[Records from a collection]
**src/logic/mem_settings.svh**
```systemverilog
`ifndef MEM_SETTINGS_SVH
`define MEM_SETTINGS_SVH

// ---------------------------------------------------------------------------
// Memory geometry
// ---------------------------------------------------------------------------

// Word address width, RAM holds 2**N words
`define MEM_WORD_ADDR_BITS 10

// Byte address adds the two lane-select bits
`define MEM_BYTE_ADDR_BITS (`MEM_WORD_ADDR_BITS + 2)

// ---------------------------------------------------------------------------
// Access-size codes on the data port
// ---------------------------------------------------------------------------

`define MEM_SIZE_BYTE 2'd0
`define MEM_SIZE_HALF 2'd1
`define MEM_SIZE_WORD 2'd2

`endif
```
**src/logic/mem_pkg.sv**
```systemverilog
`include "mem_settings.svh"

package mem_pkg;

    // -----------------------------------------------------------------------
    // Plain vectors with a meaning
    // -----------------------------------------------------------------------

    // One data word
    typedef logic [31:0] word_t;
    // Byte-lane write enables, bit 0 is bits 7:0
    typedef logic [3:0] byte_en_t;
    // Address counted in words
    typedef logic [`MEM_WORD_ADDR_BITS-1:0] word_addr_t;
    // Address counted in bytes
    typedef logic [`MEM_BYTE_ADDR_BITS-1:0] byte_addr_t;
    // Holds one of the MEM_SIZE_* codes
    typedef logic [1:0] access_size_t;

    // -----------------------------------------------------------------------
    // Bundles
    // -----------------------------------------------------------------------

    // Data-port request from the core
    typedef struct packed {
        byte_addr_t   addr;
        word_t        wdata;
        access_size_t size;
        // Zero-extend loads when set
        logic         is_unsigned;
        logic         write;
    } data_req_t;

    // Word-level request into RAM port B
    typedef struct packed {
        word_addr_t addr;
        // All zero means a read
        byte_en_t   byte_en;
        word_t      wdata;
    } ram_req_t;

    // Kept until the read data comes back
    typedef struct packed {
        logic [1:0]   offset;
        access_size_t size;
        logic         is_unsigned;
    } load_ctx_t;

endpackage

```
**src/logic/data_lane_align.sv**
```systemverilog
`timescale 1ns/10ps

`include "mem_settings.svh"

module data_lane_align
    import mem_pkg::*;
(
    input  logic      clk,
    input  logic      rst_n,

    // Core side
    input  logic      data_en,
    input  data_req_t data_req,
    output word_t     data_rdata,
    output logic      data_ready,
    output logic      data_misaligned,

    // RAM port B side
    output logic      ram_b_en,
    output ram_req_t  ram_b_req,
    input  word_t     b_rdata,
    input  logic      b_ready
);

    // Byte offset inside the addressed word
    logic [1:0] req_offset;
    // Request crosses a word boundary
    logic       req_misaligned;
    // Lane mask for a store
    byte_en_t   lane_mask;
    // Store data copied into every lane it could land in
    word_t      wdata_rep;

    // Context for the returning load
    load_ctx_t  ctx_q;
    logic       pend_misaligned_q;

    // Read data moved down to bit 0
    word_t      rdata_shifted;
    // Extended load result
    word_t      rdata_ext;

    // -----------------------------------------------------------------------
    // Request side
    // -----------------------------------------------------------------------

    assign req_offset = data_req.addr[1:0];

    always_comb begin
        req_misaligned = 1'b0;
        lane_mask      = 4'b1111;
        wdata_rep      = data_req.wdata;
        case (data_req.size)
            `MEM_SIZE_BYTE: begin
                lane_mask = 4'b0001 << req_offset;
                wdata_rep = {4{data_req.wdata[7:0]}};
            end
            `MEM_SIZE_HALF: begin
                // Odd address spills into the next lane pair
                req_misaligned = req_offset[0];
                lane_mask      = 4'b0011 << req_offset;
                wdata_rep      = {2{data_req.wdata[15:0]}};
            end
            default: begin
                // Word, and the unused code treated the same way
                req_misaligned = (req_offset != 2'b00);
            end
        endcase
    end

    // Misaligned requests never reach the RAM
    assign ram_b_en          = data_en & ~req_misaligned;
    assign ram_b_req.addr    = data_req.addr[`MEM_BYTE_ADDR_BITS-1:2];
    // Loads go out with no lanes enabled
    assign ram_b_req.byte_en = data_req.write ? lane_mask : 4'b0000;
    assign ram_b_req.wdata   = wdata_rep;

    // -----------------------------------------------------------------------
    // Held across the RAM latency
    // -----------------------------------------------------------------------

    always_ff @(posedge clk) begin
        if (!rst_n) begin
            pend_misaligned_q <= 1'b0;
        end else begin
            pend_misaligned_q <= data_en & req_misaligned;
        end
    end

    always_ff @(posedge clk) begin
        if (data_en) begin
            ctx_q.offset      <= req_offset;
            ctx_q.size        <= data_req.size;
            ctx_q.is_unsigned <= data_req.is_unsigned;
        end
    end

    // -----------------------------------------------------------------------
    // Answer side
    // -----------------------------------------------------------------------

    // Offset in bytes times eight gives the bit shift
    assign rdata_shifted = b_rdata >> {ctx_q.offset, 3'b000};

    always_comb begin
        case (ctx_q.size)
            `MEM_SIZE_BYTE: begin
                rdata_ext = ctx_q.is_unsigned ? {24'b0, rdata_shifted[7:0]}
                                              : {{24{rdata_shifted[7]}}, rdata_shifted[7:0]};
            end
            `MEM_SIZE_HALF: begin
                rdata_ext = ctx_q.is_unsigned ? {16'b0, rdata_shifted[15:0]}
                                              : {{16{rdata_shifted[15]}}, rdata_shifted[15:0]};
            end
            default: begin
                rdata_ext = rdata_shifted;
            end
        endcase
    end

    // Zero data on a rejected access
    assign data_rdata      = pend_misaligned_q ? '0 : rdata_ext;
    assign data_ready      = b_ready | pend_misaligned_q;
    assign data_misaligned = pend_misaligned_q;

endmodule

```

* ABOUT THIS EXERCISE *
The records above are to be copied out exactly, line for line.

* RESULT OF THE EXERCISE *
**src/logic/mem_settings.svh**
```systemverilog
`ifndef MEM_SETTINGS_SVH
`define MEM_SETTINGS_SVH

// ---------------------------------------------------------------------------
// Memory geometry
// ---------------------------------------------------------------------------

// Word address width, RAM holds 2**N words
`define MEM_WORD_ADDR_BITS 10

// Byte address adds the two lane-select bits
`define MEM_BYTE_ADDR_BITS (`MEM_WORD_ADDR_BITS + 2)

// ---------------------------------------------------------------------------
// Access-size codes on the data port
// ---------------------------------------------------------------------------

`define MEM_SIZE_BYTE 2'd0
`define MEM_SIZE_HALF 2'd1
`define MEM_SIZE_WORD 2'd2

`endif
```
**src/logic/mem_pkg.sv**
```systemverilog
`include "mem_settings.svh"

package mem_pkg;

    // -----------------------------------------------------------------------
    // Plain vectors with a meaning
    // -----------------------------------------------------------------------

    // One data word
    typedef logic [31:0] word_t;
    // Byte-lane write enables, bit 0 is bits 7:0
    typedef logic [3:0] byte_en_t;
    // Address counted in words
    typedef logic [`MEM_WORD_ADDR_BITS-1:0] word_addr_t;
    // Address counted in bytes
    typedef logic [`MEM_BYTE_ADDR_BITS-1:0] byte_addr_t;
    // Holds one of the MEM_SIZE_* codes
    typedef logic [1:0] access_size_t;

    // -----------------------------------------------------------------------
    // Bundles
    // -----------------------------------------------------------------------

    // Data-port request from the core
    typedef struct packed {
        byte_addr_t   addr;
        word_t        wdata;
        access_size_t size;
        // Zero-extend loads when set
        logic         is_unsigned;
        logic         write;
    } data_req_t;

    // Word-level request into RAM port B
    typedef struct packed {
        word_addr_t addr;
        // All zero means a read
        byte_en_t   byte_en;
        word_t      wdata;
    } ram_req_t;

    // Kept until the read data comes back
    typedef struct packed {
        logic [1:0]   offset;
        access_size_t size;
        logic         is_unsigned;
    } load_ctx_t;

endpackage

```
**src/logic/data_lane_align.sv**
```systemverilog
`timescale 1ns/10ps

`include "mem_settings.svh"

module data_lane_align
    import mem_pkg::*;
(
    input  logic      clk,
    input  logic      rst_n,

    // Core side
    input  logic      data_en,
    input  data_req_t data_req,
    output word_t     data_rdata,
    output logic      data_ready,
    output logic      data_misaligned,

    // RAM port B side
    output logic      ram_b_en,
    output ram_req_t  ram_b_req,
    input  word_t     b_rdata,
    input  logic      b_ready
);

    // Byte offset inside the addressed word
    logic [1:0] req_offset;
    // Request crosses a word boundary
    logic       req_misaligned;
    // Lane mask for a store
    byte_en_t   lane_mask;
    // Store data copied into every lane it could land in
    word_t      wdata_rep;

    // Context for the returning load
    load_ctx_t  ctx_q;
    logic       pend_misaligned_q;

    // Read data moved down to bit 0
    word_t      rdata_shifted;
    // Extended load result
    word_t      rdata_ext;

    // -----------------------------------------------------------------------
    // Request side
    // -----------------------------------------------------------------------

    assign req_offset = data_req.addr[1:0];

    always_comb begin
        req_misaligned = 1'b0;
        lane_mask      = 4'b1111;
        wdata_rep      = data_req.wdata;
        case (data_req.size)
            `MEM_SIZE_BYTE: begin
                lane_mask = 4'b0001 << req_offset;
                wdata_rep = {4{data_req.wdata[7:0]}};
            end
            `MEM_SIZE_HALF: begin
                // Odd address spills into the next lane pair
                req_misaligned = req_offset[0];
                lane_mask      = 4'b0011 << req_offset;
                wdata_rep      = {2{data_req.wdata[15:0]}};
            end
            default: begin
                // Word, and the unused code treated the same way
                req_misaligned = (req_offset != 2'b00);
            end
        endcase
    end

    // Misaligned requests never reach the RAM
    assign ram_b_en          = data_en & ~req_misaligned;
    assign ram_b_req.addr    = data_req.addr[`MEM_BYTE_ADDR_BITS-1:2];
    // Loads go out with no lanes enabled
    assign ram_b_req.byte_en = data_req.write ? lane_mask : 4'b0000;
    assign ram_b_req.wdata   = wdata_rep;

    // -----------------------------------------------------------------------
    // Held across the RAM latency
    // -----------------------------------------------------------------------

    always_ff @(posedge clk) begin
        if (!rst_n) begin
            pend_misaligned_q <= 1'b0;
        end else begin
            pend_misaligned_q <= data_en & req_misaligned;
        end
    end

    always_ff @(posedge clk) begin
        if (data_en) begin
            ctx_q.offset      <= req_offset;
            ctx_q.size        <= data_req.size;
            ctx_q.is_unsigned <= data_req.is_unsigned;
        end
    end

    // -----------------------------------------------------------------------
    // Answer side
    // -----------------------------------------------------------------------

    // Offset in bytes times eight gives the bit shift
    assign rdata_shifted = b_rdata >> {ctx_q.offset, 3'b000};

    always_comb begin
        case (ctx_q.size)
            `MEM_SIZE_BYTE: begin
                rdata_ext = ctx_q.is_unsigned ? {24'b0, rdata_shifted[7:0]}
                                              : {{24{rdata_shifted[7]}}, rdata_shifted[7:0]};
            end
            `MEM_SIZE_HALF: begin
                rdata_ext = ctx_q.is_unsigned ? {16'b0, rdata_shifted[15:0]}
                                              : {{16{rdata_shifted[15]}}, rdata_shifted[15:0]};
            end
            default: begin
                rdata_ext = rdata_shifted;
            end
        endcase
    end

    // Zero data on a rejected access
    assign data_rdata      = pend_misaligned_q ? '0 : rdata_ext;
    assign data_ready      = b_ready | pend_misaligned_q;
    assign data_misaligned = pend_misaligned_q;

endmodule

```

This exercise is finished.